The located in relation

located in links a gene product and the Cellular Component, specifically a cellular anatomical anatomy or virion component, in which a gene product has been detected.

The part of relation

part of links a gene product and a protein-containing complex.

The colocalizes_with relation

colocalizes_with indicates a peripheral association of the protein with an organelle or complex. For example, human microtubule depolymerase KIF2A is dynamically localized to spindle poles, regulating the degradation of microtubule during mitotic progression.

Annotation extensions

Annotation extensions provide additional information about a GO annotation that cannot be captured in a single GO term. Please see publications describing annotation extensions: Huntley & Lovering 2017 and Huntley et al. 2014. Annotation extensions are available in both the GAF File Format and the GPAD File Format.

Annotation quality control

The GO Consortium implements a number of automated queries to check the quality of the annotations submitted to the GO database.

GO-Causal Activity Models

GO-Causal Activity Models (GO-CAMs) use a defined “grammar” for linking multiple standard GO annotations into larger models of biological function (such as “pathways”) in a semantically structured manner. Minimally, a GO-CAM model must connect at least two standard GO annotations (GO-CAM example).

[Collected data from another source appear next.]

This design comes from an exercise in tuning for a short achievable clock period and few clock cycles on the open sky130 flow, not from production work. Function was checked by simulation only, so behaviour that the tests miss may differ from the original. Power and IR drop assume default switching activity.

==> flow/run.sh <==
#!/bin/bash
# synth_recipe.tcl (not shown) runs the flow's synth.tcl, then flattens the netlist and writes it again
# the make line also repeats each setting of config.mk as NAME=value (left out here)
make -C /OpenROAD-flow-scripts/flow DESIGN_CONFIG=/design/flow/config.mk WORK_HOME=/design/flow/orfs CLKGATE_MAP_FILE= SYNTH_SCRIPT=/design/flow/synth_recipe.tcl finish
==> flow/config.mk <==
export PLATFORM = sky130hd
export DESIGN_NAME = lc4_superscalar
export DESIGN_NICKNAME = lc4_superscalar
export VERILOG_FILES = /design/flow/design.v
export SDC_FILE = /design/flow/constraint.sdc
export NUM_CORES = 4
export LEC_CHECK = 0
export ABC_CLOCK_PERIOD_IN_PS = 3000
export CAP_MARGIN = 20
export CORE_MARGIN = 2
export CORE_UTILIZATION = 40
export PLACE_DENSITY = 0.6
export SETUP_SLACK_MARGIN = 5
export SLEW_MARGIN = 20
export TNS_END_PERCENT = 100
==> flow/constraint.sdc <==
create_clock -name core_clock -period 9.0 [get_ports {gwe}]
set_input_delay 1.8000 -clock core_clock [delete_from_list [all_inputs] [get_ports {gwe}]]
set_output_delay 1.8000 -clock core_clock [all_outputs]
set_load 0.01 [all_outputs]
==> flow/design.v <==
`default_nettype none
package lc4_isa_pkg;
   typedef logic [15:0] word_t;
   typedef logic [2:0]  reg_sel_t;
   localparam logic [3:0] OP_ARITH = 4'b0001;
   localparam logic [3:0] OP_LOGIC = 4'b0101;
   localparam logic [3:0] OP_LDR   = 4'b0110;
   localparam logic [3:0] OP_STR   = 4'b0111;
   localparam logic [3:0] OP_CONST = 4'b1001;
endpackage
`default_nettype wire
`default_nettype none
module lc4_decoder
(
   input  wire [15:0] i_insn,
   output wire [12:0] o_flags
);
   logic       o_rs_alu;    
   logic       o_rt_re;     
   logic       o_rd_we;
   logic       o_ld;
   logic       o_st_op;
   logic       o_mul;
   logic       o_zero_a;    
   logic       o_use_imm;   
   logic [4:0] o_op;        
   wire [3:0] opc = i_insn[15:12];
   assign o_flags = {o_op, o_use_imm, o_zero_a, o_mul, o_st_op, o_ld, o_rd_we, o_rt_re, o_rs_alu};
   always_comb begin
      o_rs_alu  = 1'b0;
      o_rt_re   = 1'b0;
      o_rd_we   = 1'b0;
      o_ld      = 1'b0;
      o_st_op   = 1'b0;
      o_mul     = 1'b0;
      o_zero_a  = 1'b0;
      o_use_imm = 1'b0;
      o_op      = 5'b00001;
      case (opc)
         4'b0001: begin
            if (i_insn[5]) begin   
               o_rs_alu  = 1'b1;
               o_rd_we   = 1'b1;
               o_use_imm = 1'b1;
            end else if (i_insn[4:3] != 2'b11 && i_insn[5:3] != 3'b011) begin
               o_rs_alu = 1'b1;
               o_rt_re  = 1'b1;
               o_rd_we  = 1'b1;
               o_mul    = (i_insn[5:3] == 3'b001);
               o_op     = (i_insn[5:3] == 3'b010) ? 5'b00010 : 5'b00001;
            end
         end
         4'b0101: begin
            if (i_insn[5:3] == 3'b000 || i_insn[5:3] == 3'b010 || i_insn[5:3] == 3'b011) begin
               o_rs_alu = 1'b1;
               o_rt_re  = 1'b1;
               o_rd_we  = 1'b1;
               o_op     = (i_insn[5:3] == 3'b000) ? 5'b00100 :
                          (i_insn[5:3] == 3'b010) ? 5'b01000 : 5'b10000;
            end
         end
         4'b0110: begin
            o_rd_we = 1'b1;
            o_ld    = 1'b1;
         end
         4'b0111: begin
            o_st_op = 1'b1;
         end
         4'b1001: begin
            o_rd_we   = 1'b1;
            o_zero_a  = 1'b1;
            o_use_imm = 1'b1;
         end
         default: ;
      endcase
   end
endmodule
`default_nettype wire
`default_nettype none
module mul_s1
(
   input  wire [15:0] i_a,
   input  wire [15:0] i_b,
   output wire [63:0] o_rows
);
   function automatic [31:0] csa(input [15:0] x, input [15:0] y, input [15:0] z);
      logic [15:0] s, c;
      s = x ^ y ^ z;
      c = (x & y) | (x & z) | (y & z);
      csa = {c[14:0], 1'b0, s};
   endfunction
   logic [15:0] row [0:7];
   logic [15:0] negs;
   logic [16:0] bx;
   logic        neg, one, two;
   logic [15:0] x;
   always_comb begin
      bx   = {i_b, 1'b0};
      negs = 16'h0000;
      for (int i = 0; i < 8; i++) begin
         neg = bx[2*i+2];
         one = bx[2*i+1] ^ bx[2*i];
         two = (bx[2*i+2] & ~bx[2*i+1] & ~bx[2*i]) | (~bx[2*i+2] & bx[2*i+1] & bx[2*i]);
         x   = ({16{one}} & i_a) | ({16{two}} & {i_a[14:0], 1'b0});
         row[i]      = ({16{neg}} ^ x) << (2*i);
         negs[2*i]   = neg;
      end
   end
   wire [31:0] l1_0 = csa(row[0], row[1], row[2]);
   wire [31:0] l1_1 = csa(row[3], row[4], row[5]);
   wire [31:0] l1_2 = csa(row[6], row[7], negs);
   wire [31:0] l2_0 = csa(l1_0[15:0],  l1_0[31:16], l1_1[15:0]);
   wire [31:0] l2_1 = csa(l1_1[31:16], l1_2[15:0],  l1_2[31:16]);
   assign o_rows = {l2_1, l2_0};
endmodule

The primary unit of biological modeling in GO-CAM is a molecular activity, e.g. protein kinase activity, of a specific gene product or complex. A molecular activity is an activity carried out at the molecular level by a gene product; this is specified by a term from the GO MF ontology. GO-CAM models are thus connections of GO MF annotations enriched by providing the appropriate context in which that function occurs. All connections in a GO-CAM model, e.g. between a gene product and activity, two activities, or an activity and additional contextual information, are made using clearly defined semantic relations from the Relations Ontology.

GO-CAMs can be browsed and visualized at http://geneontology.org/go-cam

Types of GO annotation files

• Gene association file (GAF) 2.2

• Gene Product Association Data (GPAD) 2.0 files + Gene Product Information (GPI) 2.0 files: companion files

• (Deprecated) Gene association file (GAF) 2.1
• (Deprecated) Gene association file (GAF) 2.0
• (Currently being deprecated) Gene Product Association Data (GPAD) 1.1/1.2 files + Gene Product Information (GPI) 1.2 files: companion files

Downloads

• Download GO annotations by species
• Download GO-CAM models

GO as a dynamic source of biological annotations

GO aims to represent the current state of knowledge in biology, hence it is constantly revised and expanded as biological knowledge accumulates.

With the ever-increasing number of published articles, experiments and methods, covering all biology with the latest annotations is always challenging. We therefore invite researchers and computational scientists to submit requests for missing, erroneous or out-of-date annotations to improve the GO database.

Statistics

GO statistics are available both for the current release and over time.